The Perimeter of a rectangle is 76 cm. If sides are in the ratio 11:8, find its sides.
length + width = 76/2 = 38
11x + 8 x = 38
19 x = 38
x = 2
L= 22
w = 16
Let's denote the lengths of the sides of the rectangle as 11x and 8x, where x is a common factor in the ratio.
The perimeter of a rectangle can be calculated by adding the lengths of all four sides.

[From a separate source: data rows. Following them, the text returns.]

Background: an optimization exercise with open tools, aiming at small area. Do not read the settings as production practice.
Only simulation tests tie the RTL to the original design; equivalence was not proved.
No activity file was given, so power comes from the tool's default toggle rates.

==> flow/design.v (excerpt) <==
module udp_tx_top (
    input  logic        clk,
    input  logic        rst_n,
    input  logic        i_start,
    input  logic [47:0] i_mac_dst,
    input  logic [47:0] i_mac_src,
    input  logic [31:0] i_ip_src,
    input  logic [31:0] i_ip_dst,
    input  logic [15:0] i_udp_src_port,
    input  logic [15:0] i_udp_dst_port,
    input  logic [15:0] i_payload_len,
    input  logic [7:0]  i_payload,
    output logic        o_payload_req,
    output logic        o_tx_done,
    output logic        o_busy,
    output logic        o_gmii_tx_en,
    output logic [7:0]  o_gmii_txd
);
clock: 6.0 ns
lec_check: 0
cap_margin: 20
core_margin: 2
core_utilization: 55
gpl_timing_driven: 0
slew_margin: 20
standard.sh (not shown) runs the stock make flow with config.mk's settings and CLKGATE_MAP_FILE= SYNTH_SCRIPT=/design/flow/synth_recipe.tcl, a recipe that flattens the netlist after the stock synthesis.
==> flow/flow/run.sh <==
#!/bin/bash
# The standard flow with these changes:
# - synthesis maps the logic with an area-oriented abc script (flow/synth.tcl, flow/area.abc);
# - port buffers of the smallest buffer;
# - cells shrunk to their smallest variant after floorplan (flow/downsize.tcl), the later
#   repair steps size up what timing and slew need;
# - a clock tree of clkbuf_8 without dummy loads.
# standard.log holds make's output; each step's tool log is under orfs/logs.
export FLOW_ABC_SCRIPT=$PWD/flow/area.abc
bash standard.sh finish "SYNTH_SCRIPT=$PWD/flow/synth.tcl" \
  "BUFFER_PORTS_ARGS=-buffer_cell sky130_fd_sc_hd__buf_1" \
  "POST_FLOORPLAN_TCL=$PWD/flow/downsize.tcl" \
  "CTS_ARGS=-sink_clustering_enable -repair_clock_nets -dont_use_dummy_load -buf_list sky130_fd_sc_hd__clkbuf_8 -sink_clustering_size 20 -sink_clustering_max_diameter 60" > standard.log 2>&1
Other scripts of this flow, unchanged in this note and not shown: flow/flow/area.abc, flow/flow/downsize.tcl, flow/flow/synth.tcl
Rerun with:
- CORE_UTILIZATION: 55 -> 50
- GPL_TIMING_DRIVEN: 0 -> unset
What happened:
- The changed run finished with timing, DRC and antenna clean
- worst hold slack degrades by 0.012 ns
- global-route usage fell by 2.1 points
- non-clock buffer count rose by 11
- cell area fell by 1.3%
- clock-buffer cell count stays the same
- worst setup slack improves by 0.057 ns
- power is about the same
- clock power rose by about 2%
- critical path depth rose by 8
- routed wire length rose by about 2.5%
- via count fell by 0.46%
This design comes from an exercise in tuning for small area on the open sky130 flow, not from production work. The RTL was checked by simulation tests, not by an equivalence proof against the original design.

`flow/design.v`:
```
`default_nettype none
package conv_pkg;
  localparam int pix_w = 8;                     
  localparam int out_delay = 23;                
  typedef logic [pix_w-1:0] pixel_t;            
endpackage
`default_nettype wire
`default_nettype none
module row_skew_line #(
  parameter int depth = 23   
) (
  input  wire logic             clk,
  input  wire conv_pkg::pixel_t pix_in,
  output conv_pkg::pixel_t      pix_out
);
  conv_pkg::pixel_t shreg [depth];
  always_ff @(posedge clk) begin
    shreg[0] <= pix_in;
    for (int i = 1; i < depth; i++) begin
      shreg[i] <= shreg[i-1];
    end
  end
  assign pix_out = shreg[depth-1];
endmodule
`default_nettype wire
`default_nettype none
module mac_tap (
  input  wire conv_pkg::pixel_t row0,
  input  wire conv_pkg::pixel_t row1,
  input  wire conv_pkg::pixel_t row2,
  input  wire conv_pkg::pixel_t row3,
  input  wire conv_pkg::pixel_t row4,
  output logic signed [15:0]    alpha,
  output logic        [15:0]    beta,
  output logic        [15:0]    gamma
);
  logic [8:0] a, b;
  assign a = row0 + row4;
  assign b = row1 + row3;
  assign alpha = 16'({row2, 1'b0}) - 16'(a);
  assign beta  = 16'(12 * (b + 10'({row2, 1'b0})));
  assign gamma = 16'(2 * a) + 16'(24 * b) + 16'(108 * row2);
endmodule
`default_nettype wire
`default_nettype none
module mac_cascade (
  input  wire logic             clk,
  input  wire logic             rst,
  input  wire conv_pkg::pixel_t row0,
  input  wire conv_pkg::pixel_t row1,
  input  wire conv_pkg::pixel_t row2,
  input  wire conv_pkg::pixel_t row3,
  input  wire conv_pkg::pixel_t row4,
  output conv_pkg::pixel_t      pix_new    
);
  logic [15:0] alpha, beta, gamma;
  logic [15:0] s1, s2, s3, s4, t;
  conv_pkg::pixel_t pix_q;
  mac_tap u_col (
    .row0 (row0), .row1 (row1), .row2 (row2), .row3 (row3), .row4 (row4),
    .alpha (alpha), .beta (beta), .gamma (gamma)
  );
  always_ff @(posedge clk) begin
    if (rst) begin
      s1 <= '0;
      s2 <= '0;
      s3 <= '0;
      s4 <= '0;
    end else begin
      s1 <= alpha;
      s2 <= s1 + beta;
      s3 <= s2 + gamma;
      s4 <= s3 + beta;
    end
  end
  assign t = s4 + alpha;
  always_ff @(posedge clk) begin
    pix_q <= t[15:8];
  end
  assign pix_new = pix_q;
endmodule
`default_nettype wire
`default_nettype none
module conv5x5_top (
  input  wire logic             clk,
  input  wire logic             rst,
  input  wire conv_pkg::pixel_t row0,      
  input  wire conv_pkg::pixel_t row1,
  input  wire conv_pkg::pixel_t row2,
  input  wire conv_pkg::pixel_t row3,
  input  wire conv_pkg::pixel_t row4,      
  output conv_pkg::pixel_t      pix_out    
);
  conv_pkg::pixel_t pix_new, pix_del;
  logic [4:0] age;   
  mac_cascade u_cascade (
    .clk (clk), .rst (rst),
    .row0 (row0), .row1 (row1), .row2 (row2), .row3 (row3), .row4 (row4),
    .pix_new (pix_new)
  );
  row_skew_line #(
    .depth (conv_pkg::out_delay)
  ) u_delay (
    .clk     (clk),
    .pix_in  (pix_new),
    .pix_out (pix_del)
  );
  always_ff @(posedge clk) begin
    if (rst) begin
      age <= 5'd7;
    end else if (age != 5'd31) begin
      age <= age + 5'd1;
    end
  end
  assign pix_out = (age == 5'd31) ? pix_del : '0;
endmodule
`default_nettype wire
```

In this case, we have:
Perimeter = 2(Length + Width)
Given that the perimeter is 76 cm and the sides are in the ratio 11:8, we can set up the following equation:
76 = 2(11x + 8x)
We can simplify the equation:
76 = 2(19x)
Divide both sides by 2 to isolate the variable:
38 = 19x
Now, we can solve for x by dividing both sides by 19:
x = 2
Now that we know the value of x, we can find the lengths of the sides of the rectangle:
Length = 11x = 11 * 2 = 22 cm
Width = 8x = 8 * 2 = 16 cm
Therefore, the sides of the rectangle are 22 cm and 16 cm.
To find the sides of the rectangle, we first need to set up a system of equations based on the given information.
Let the lengths of the sides be 11x and 8x, where x is a common factor.
The perimeter of a rectangle is given by the formula:
Perimeter = 2 * (length + width)
So, we can set up the equation:
2 * (11x + 8x) = 76
Simplifying the equation, we get:
38x = 76
Dividing both sides by 38, we find:
x = 76 / 38
x = 2
Now that we know the value of x, we can find the lengths of the sides:
Length = 11x = 11 * 2 = 22 cm
Width = 8x = 8 * 2 = 16 cm
Therefore, the sides of the rectangle are 22 cm and 16 cm.